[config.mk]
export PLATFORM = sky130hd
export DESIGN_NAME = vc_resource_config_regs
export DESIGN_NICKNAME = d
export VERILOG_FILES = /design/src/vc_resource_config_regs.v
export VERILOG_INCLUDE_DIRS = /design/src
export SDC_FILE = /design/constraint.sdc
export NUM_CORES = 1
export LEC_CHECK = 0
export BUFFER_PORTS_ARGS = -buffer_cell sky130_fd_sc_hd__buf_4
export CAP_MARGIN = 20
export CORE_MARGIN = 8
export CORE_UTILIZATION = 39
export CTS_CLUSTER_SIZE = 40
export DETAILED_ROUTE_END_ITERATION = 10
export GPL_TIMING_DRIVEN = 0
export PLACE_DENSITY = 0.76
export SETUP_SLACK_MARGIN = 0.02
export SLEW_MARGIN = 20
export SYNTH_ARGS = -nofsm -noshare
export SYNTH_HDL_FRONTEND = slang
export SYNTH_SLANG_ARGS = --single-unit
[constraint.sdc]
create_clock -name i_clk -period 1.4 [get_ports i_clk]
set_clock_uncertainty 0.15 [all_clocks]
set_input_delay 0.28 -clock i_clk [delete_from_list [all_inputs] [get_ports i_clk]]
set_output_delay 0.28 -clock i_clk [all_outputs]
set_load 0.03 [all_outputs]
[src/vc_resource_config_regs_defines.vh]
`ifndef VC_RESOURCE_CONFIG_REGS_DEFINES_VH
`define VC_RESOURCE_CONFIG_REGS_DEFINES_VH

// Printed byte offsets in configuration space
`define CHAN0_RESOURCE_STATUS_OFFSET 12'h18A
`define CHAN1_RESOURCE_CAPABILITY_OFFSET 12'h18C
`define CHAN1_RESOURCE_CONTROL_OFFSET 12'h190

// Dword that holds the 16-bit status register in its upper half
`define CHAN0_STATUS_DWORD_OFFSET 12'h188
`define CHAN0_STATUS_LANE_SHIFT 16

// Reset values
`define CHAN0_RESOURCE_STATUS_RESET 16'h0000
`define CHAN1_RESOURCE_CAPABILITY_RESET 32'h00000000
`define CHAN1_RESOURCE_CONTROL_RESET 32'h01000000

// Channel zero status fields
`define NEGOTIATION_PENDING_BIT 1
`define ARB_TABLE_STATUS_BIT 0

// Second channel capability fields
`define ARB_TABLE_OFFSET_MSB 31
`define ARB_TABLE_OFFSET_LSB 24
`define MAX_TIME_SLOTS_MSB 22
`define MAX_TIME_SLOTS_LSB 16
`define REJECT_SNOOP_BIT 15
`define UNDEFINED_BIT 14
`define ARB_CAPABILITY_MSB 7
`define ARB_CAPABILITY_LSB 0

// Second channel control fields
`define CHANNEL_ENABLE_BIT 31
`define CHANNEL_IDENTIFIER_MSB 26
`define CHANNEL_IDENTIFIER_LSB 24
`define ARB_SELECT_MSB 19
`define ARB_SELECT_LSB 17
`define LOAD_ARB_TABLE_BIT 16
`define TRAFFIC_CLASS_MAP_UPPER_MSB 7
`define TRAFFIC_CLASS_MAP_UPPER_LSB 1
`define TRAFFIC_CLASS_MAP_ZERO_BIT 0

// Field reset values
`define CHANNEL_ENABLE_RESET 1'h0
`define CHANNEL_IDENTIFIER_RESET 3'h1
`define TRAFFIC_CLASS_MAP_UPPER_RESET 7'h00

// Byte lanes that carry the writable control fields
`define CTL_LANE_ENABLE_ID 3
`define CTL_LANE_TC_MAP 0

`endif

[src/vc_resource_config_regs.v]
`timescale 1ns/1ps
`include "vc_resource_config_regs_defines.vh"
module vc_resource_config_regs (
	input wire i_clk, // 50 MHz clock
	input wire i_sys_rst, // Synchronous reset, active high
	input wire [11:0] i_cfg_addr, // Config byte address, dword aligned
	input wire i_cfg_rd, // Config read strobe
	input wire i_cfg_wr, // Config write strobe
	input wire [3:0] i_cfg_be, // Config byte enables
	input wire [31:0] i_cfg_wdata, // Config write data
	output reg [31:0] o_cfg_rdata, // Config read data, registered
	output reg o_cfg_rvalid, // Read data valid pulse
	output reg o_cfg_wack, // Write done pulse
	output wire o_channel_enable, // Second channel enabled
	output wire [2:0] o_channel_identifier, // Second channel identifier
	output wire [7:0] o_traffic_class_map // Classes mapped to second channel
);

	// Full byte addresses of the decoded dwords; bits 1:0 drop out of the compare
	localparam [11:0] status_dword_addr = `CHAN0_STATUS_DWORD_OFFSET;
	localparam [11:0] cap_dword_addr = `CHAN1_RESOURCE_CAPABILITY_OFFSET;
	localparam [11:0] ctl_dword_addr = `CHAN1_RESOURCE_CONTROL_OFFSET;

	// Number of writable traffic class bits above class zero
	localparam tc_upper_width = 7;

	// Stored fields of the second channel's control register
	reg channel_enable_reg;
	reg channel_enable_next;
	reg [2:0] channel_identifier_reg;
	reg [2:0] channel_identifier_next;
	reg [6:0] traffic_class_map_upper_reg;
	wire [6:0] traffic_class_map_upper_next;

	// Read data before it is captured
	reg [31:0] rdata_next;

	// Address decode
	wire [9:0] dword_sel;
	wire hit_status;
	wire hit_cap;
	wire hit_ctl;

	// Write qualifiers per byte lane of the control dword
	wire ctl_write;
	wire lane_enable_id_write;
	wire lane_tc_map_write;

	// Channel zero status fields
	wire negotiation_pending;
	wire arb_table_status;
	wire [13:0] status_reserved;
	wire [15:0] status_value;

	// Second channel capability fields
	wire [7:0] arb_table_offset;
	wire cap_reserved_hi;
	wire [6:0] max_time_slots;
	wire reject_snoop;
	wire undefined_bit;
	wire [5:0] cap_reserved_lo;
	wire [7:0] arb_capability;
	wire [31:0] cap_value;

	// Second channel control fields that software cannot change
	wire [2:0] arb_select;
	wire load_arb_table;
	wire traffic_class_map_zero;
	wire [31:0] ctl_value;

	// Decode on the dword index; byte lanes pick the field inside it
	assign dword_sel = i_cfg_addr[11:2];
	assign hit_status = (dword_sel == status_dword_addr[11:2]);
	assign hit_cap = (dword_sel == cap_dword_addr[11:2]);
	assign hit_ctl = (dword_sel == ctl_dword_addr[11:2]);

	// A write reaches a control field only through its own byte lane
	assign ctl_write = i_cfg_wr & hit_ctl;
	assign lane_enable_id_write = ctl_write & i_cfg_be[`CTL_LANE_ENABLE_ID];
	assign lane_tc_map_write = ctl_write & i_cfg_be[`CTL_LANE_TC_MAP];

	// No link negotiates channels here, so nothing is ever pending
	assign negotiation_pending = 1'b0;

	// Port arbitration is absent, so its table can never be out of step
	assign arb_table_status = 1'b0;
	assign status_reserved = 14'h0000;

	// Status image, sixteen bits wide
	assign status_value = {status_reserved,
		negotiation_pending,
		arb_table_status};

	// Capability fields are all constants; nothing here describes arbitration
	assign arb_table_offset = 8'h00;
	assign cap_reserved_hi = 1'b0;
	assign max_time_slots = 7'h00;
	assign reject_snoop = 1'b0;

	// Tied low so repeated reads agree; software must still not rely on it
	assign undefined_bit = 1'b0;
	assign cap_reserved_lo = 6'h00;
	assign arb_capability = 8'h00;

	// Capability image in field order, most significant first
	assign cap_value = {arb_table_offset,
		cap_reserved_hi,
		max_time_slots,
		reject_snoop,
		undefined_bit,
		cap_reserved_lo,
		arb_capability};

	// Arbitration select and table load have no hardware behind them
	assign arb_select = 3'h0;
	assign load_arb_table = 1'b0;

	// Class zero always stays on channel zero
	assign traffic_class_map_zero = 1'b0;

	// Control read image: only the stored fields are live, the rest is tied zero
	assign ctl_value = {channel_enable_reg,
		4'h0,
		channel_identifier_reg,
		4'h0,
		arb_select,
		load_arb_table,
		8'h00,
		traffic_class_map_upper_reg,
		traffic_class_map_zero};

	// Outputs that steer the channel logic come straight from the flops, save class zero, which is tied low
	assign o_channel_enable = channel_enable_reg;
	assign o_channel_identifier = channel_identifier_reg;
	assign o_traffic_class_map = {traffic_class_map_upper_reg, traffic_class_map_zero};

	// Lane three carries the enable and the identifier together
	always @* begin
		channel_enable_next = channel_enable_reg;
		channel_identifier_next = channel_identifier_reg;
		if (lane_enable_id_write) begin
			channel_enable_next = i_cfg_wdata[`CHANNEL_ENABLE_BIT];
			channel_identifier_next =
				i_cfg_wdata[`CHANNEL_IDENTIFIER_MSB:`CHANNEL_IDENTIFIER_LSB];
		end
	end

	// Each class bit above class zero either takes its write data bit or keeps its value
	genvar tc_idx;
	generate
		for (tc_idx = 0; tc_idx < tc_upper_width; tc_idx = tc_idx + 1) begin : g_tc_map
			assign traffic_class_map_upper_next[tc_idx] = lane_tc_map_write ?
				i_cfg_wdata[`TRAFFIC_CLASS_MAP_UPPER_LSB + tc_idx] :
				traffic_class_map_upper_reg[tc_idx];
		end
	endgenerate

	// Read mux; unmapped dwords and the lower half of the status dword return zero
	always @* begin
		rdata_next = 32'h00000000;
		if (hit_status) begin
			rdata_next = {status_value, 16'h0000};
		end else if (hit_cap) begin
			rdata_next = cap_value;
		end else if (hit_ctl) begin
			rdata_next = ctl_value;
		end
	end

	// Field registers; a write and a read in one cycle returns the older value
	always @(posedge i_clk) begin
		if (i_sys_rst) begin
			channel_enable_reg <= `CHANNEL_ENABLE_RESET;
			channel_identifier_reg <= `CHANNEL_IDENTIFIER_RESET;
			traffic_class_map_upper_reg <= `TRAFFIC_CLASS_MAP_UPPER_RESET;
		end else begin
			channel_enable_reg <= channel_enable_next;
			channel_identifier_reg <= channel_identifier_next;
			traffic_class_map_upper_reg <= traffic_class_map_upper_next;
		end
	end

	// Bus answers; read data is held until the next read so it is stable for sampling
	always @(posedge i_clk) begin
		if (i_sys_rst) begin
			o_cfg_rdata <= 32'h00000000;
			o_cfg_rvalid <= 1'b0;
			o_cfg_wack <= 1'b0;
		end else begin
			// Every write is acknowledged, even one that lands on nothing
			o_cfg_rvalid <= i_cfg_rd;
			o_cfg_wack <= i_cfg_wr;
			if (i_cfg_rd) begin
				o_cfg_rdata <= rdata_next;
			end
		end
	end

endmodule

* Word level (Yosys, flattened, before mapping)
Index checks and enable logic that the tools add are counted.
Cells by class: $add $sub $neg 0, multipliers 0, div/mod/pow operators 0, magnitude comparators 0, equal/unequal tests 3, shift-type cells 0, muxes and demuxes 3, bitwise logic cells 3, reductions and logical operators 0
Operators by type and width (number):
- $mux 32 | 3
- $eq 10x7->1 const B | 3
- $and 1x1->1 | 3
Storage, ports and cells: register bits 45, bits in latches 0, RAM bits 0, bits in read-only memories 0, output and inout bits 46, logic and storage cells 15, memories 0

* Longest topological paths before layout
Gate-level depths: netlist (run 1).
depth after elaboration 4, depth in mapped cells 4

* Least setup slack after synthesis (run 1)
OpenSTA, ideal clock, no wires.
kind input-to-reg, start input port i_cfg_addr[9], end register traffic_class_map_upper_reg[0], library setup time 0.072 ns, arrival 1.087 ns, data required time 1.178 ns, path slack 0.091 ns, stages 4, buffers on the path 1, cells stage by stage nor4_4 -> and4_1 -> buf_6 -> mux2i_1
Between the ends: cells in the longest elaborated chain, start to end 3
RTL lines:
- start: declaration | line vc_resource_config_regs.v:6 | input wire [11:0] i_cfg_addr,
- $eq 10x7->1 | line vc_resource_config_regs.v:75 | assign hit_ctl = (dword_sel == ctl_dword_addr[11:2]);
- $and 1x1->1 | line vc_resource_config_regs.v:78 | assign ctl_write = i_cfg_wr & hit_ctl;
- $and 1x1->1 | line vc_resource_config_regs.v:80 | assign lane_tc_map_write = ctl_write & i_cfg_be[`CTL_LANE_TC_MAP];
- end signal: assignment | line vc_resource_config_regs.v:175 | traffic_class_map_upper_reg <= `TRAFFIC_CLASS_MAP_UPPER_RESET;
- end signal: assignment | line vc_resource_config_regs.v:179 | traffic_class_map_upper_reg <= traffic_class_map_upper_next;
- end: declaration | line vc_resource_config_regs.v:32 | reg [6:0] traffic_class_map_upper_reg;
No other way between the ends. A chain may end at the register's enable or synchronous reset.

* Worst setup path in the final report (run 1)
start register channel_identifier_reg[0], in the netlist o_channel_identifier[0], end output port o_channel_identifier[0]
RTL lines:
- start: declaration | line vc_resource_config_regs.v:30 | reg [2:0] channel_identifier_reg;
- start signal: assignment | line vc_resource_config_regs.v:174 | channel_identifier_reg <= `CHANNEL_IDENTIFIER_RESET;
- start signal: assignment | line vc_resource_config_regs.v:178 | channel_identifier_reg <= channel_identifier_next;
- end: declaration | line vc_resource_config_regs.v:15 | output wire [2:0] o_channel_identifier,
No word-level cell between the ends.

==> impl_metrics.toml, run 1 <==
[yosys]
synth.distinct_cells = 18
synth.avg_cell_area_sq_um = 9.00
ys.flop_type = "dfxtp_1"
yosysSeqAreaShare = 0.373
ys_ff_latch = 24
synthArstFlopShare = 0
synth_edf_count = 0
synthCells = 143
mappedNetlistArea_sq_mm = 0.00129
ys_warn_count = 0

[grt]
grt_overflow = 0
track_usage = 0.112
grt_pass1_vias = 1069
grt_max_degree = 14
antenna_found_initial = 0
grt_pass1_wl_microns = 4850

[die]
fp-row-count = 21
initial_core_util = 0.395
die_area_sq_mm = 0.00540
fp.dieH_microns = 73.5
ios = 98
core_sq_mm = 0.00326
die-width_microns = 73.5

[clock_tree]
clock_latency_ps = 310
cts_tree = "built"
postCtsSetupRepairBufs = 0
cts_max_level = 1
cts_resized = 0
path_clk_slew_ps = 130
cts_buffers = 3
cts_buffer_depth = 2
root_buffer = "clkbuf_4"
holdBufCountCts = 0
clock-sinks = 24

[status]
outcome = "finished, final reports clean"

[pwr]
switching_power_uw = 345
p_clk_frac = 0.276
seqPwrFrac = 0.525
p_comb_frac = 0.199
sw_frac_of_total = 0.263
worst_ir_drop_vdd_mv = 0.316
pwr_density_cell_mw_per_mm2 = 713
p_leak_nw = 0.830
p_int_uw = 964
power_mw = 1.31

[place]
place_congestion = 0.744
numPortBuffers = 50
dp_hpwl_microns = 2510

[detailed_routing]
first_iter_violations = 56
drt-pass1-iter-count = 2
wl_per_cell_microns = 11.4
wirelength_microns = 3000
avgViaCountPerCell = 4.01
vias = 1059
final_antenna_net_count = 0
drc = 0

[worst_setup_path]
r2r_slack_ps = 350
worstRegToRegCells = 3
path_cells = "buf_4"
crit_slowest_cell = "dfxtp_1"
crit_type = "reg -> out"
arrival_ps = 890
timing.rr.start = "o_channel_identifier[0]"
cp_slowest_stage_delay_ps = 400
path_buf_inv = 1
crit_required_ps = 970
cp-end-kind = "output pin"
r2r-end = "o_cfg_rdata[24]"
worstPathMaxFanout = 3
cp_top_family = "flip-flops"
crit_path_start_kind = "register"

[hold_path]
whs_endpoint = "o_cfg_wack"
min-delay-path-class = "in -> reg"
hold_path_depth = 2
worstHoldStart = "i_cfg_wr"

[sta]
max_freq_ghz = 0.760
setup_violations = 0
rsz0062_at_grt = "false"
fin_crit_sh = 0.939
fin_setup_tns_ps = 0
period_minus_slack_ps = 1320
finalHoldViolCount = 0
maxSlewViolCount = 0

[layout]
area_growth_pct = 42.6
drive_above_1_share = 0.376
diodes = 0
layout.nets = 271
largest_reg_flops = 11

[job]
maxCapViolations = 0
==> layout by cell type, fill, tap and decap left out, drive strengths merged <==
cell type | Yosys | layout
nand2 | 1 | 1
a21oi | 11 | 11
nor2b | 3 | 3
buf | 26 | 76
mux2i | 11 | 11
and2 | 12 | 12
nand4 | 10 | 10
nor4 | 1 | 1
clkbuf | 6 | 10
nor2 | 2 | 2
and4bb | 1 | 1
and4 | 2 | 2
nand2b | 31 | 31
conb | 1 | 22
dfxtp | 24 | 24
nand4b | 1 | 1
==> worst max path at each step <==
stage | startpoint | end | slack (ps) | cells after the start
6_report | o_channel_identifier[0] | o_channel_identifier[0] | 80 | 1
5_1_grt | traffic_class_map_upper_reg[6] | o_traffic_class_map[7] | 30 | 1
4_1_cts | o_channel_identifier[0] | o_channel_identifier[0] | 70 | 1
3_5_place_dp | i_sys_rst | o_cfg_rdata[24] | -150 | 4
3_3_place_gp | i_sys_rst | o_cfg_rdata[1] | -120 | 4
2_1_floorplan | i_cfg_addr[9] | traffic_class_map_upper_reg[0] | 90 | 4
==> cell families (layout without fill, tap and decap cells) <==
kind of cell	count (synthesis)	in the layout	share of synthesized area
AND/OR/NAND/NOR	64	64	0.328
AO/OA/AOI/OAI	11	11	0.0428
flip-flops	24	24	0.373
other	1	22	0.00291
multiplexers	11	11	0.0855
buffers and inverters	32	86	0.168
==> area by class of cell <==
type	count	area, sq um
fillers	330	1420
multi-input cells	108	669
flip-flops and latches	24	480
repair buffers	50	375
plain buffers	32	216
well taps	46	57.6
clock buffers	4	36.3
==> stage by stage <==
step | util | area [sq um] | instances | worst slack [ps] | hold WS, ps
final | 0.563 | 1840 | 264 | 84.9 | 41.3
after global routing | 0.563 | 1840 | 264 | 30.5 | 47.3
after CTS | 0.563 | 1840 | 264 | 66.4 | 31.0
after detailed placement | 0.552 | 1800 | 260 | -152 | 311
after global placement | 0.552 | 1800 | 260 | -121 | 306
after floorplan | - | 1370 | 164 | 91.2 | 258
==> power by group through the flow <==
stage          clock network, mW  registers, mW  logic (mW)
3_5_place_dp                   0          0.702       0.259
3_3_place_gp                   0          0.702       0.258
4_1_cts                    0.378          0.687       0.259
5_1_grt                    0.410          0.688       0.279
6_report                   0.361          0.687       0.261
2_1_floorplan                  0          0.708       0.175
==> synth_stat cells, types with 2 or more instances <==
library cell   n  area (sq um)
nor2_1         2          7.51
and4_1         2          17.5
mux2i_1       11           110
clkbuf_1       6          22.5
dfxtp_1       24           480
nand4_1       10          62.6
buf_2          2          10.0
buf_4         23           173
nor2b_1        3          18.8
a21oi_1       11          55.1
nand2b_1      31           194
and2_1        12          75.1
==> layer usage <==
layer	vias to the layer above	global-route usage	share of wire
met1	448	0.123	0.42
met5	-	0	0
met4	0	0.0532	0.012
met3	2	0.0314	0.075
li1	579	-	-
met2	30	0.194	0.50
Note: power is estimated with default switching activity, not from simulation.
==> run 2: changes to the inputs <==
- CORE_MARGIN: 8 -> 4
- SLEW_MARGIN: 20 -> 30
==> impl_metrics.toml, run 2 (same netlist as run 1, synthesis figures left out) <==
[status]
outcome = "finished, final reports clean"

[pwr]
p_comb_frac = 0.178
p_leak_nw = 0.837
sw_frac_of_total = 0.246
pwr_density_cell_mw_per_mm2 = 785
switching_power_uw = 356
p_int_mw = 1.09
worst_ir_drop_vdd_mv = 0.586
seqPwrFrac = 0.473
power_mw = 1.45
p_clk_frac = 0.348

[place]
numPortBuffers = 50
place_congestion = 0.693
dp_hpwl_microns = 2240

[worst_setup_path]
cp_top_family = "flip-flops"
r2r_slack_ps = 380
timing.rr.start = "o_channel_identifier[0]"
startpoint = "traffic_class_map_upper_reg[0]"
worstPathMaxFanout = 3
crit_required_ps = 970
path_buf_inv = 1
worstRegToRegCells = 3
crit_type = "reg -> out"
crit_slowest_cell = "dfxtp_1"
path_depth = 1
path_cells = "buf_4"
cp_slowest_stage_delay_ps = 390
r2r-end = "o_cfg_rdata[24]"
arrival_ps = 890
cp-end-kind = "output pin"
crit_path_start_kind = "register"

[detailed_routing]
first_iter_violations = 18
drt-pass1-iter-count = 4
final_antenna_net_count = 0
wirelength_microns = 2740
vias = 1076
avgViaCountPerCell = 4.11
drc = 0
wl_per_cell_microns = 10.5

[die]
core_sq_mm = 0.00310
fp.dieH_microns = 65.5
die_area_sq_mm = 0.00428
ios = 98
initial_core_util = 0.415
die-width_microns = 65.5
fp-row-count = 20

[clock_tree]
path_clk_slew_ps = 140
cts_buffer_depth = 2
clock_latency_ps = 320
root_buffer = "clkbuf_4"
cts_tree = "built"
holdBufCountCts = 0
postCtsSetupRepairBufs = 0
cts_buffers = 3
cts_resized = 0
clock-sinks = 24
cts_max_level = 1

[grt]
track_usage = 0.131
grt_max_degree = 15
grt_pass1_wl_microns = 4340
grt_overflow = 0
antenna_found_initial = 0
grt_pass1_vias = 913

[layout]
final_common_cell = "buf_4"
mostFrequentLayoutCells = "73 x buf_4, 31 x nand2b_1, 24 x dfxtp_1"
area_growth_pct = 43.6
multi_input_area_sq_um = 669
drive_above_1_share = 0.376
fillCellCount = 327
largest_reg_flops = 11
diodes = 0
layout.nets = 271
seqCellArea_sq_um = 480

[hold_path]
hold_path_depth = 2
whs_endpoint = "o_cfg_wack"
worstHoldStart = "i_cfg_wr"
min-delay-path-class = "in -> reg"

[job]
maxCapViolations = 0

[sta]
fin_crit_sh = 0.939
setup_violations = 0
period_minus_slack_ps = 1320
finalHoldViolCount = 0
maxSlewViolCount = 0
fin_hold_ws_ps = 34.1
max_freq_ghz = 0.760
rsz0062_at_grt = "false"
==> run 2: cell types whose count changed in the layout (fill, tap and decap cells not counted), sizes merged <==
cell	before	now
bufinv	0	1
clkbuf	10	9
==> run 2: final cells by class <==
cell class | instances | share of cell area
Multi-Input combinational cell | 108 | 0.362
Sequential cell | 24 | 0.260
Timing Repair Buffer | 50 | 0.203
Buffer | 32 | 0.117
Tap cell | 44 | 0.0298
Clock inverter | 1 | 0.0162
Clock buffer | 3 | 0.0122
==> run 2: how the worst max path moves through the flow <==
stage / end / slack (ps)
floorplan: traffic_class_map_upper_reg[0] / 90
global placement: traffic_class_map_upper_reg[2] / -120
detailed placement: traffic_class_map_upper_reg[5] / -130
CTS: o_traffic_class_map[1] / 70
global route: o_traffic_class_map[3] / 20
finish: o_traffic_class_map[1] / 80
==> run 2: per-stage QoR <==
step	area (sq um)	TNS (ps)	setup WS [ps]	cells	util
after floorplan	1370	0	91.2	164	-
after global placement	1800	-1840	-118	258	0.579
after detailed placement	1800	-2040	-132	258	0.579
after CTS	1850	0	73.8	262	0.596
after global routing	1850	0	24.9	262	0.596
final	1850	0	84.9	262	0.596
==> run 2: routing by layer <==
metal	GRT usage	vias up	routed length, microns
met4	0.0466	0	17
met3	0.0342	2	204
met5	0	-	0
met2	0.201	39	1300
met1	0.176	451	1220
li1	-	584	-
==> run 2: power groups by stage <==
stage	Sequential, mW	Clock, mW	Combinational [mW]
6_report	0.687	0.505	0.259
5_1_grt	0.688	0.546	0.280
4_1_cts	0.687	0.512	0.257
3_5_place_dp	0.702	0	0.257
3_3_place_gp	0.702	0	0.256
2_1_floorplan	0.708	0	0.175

****************

- **WHAT YOU WILL DO**:
The output must consist solely of the lines from the first line of the records through the line containing "export DETAILED_ROUTE_END_ITERATION = 10", reproduced exactly.

- **EXPECTED OUTPUT**:
[config.mk]
export PLATFORM = sky130hd
export DESIGN_NAME = vc_resource_config_regs
export DESIGN_NICKNAME = d
export VERILOG_FILES = /design/src/vc_resource_config_regs.v
export VERILOG_INCLUDE_DIRS = /design/src
export SDC_FILE = /design/constraint.sdc
export NUM_CORES = 1
export LEC_CHECK = 0
export BUFFER_PORTS_ARGS = -buffer_cell sky130_fd_sc_hd__buf_4
export CAP_MARGIN = 20
export CORE_MARGIN = 8
export CORE_UTILIZATION = 39
export CTS_CLUSTER_SIZE = 40
export DETAILED_ROUTE_END_ITERATION = 10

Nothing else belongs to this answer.